What the task asks — Once the line containing "# A chain may" is found in the data below, output that line and every line after it through the last, unchanged and with nothing else.

Stored data:
===============
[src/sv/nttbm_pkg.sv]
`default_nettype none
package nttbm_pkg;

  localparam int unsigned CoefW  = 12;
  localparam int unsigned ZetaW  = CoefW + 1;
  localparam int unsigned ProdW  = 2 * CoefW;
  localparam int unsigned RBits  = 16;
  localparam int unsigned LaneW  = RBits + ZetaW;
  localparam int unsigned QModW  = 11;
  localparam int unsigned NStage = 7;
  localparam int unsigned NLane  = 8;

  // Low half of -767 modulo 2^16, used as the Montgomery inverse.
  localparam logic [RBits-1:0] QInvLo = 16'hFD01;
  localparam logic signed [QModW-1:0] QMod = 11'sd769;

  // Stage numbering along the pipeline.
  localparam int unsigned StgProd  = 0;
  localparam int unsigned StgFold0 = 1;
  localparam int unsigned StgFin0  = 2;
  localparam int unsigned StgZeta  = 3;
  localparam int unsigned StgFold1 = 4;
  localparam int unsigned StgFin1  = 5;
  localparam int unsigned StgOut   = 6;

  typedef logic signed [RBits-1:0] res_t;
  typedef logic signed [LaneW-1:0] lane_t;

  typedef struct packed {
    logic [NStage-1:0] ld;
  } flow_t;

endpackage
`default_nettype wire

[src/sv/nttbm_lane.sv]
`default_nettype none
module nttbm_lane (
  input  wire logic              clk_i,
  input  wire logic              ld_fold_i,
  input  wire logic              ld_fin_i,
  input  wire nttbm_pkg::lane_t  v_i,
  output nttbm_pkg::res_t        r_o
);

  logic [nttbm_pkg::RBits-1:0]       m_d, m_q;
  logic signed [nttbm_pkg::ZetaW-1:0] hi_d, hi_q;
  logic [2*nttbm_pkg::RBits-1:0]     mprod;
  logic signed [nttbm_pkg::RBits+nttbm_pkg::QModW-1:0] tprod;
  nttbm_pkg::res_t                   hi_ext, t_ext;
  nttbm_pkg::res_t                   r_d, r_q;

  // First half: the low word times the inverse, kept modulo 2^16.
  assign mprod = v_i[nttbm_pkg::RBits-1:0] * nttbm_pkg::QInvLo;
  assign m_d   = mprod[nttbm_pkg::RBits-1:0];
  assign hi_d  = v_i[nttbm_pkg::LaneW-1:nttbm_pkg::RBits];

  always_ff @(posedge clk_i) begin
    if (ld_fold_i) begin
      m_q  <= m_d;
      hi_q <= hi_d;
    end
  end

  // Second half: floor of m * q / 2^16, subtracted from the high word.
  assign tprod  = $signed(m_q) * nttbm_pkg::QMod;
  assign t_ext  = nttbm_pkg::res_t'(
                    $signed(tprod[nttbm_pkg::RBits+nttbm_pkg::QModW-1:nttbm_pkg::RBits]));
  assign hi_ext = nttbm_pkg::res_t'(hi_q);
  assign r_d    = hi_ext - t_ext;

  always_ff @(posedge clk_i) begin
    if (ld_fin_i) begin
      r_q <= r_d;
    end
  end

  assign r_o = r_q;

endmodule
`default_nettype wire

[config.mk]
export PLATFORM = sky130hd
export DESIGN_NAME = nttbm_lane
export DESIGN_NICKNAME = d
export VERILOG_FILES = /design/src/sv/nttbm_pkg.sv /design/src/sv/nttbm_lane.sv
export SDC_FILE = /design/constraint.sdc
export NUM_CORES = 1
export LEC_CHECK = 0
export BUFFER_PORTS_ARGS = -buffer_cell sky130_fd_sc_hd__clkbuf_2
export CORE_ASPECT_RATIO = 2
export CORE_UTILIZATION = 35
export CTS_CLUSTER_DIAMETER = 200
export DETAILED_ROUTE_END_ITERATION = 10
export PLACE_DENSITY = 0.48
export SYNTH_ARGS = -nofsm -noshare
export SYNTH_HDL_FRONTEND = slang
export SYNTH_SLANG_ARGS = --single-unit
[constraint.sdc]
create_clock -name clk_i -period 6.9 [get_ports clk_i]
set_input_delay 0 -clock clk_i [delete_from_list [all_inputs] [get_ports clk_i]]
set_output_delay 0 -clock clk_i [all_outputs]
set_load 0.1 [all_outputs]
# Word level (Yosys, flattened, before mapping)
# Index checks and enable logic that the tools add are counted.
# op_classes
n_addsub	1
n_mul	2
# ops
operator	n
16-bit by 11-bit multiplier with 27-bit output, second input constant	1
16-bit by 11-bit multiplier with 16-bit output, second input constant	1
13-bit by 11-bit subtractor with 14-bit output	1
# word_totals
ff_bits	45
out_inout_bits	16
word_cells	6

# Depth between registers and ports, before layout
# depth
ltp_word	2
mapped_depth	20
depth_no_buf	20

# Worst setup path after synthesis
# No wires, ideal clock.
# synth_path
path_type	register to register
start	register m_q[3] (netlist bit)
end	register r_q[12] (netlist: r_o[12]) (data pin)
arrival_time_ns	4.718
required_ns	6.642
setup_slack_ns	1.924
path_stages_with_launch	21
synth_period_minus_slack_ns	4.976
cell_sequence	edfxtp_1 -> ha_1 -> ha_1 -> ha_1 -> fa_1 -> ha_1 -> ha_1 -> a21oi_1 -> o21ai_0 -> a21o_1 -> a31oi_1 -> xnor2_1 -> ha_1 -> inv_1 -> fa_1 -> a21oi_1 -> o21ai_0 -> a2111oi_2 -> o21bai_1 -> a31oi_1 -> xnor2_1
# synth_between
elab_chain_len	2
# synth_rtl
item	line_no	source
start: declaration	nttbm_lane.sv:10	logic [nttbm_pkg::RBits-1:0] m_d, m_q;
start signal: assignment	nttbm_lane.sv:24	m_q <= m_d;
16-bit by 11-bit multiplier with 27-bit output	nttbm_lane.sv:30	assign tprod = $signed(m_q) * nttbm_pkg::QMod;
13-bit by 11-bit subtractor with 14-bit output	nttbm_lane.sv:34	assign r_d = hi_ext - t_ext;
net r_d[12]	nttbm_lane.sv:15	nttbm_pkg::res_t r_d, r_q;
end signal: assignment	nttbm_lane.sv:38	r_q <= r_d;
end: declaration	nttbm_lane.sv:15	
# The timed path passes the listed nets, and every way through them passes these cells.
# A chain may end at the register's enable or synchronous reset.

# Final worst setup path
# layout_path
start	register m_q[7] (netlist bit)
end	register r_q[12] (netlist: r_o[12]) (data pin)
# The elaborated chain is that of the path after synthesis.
===============
Answer box —
# A chain may end at the register's enable or synchronous reset.

# Final worst setup path
# layout_path
start	register m_q[7] (netlist bit)
end	register r_q[12] (netlist: r_o[12]) (data pin)
# The elaborated chain is that of the path after synthesis.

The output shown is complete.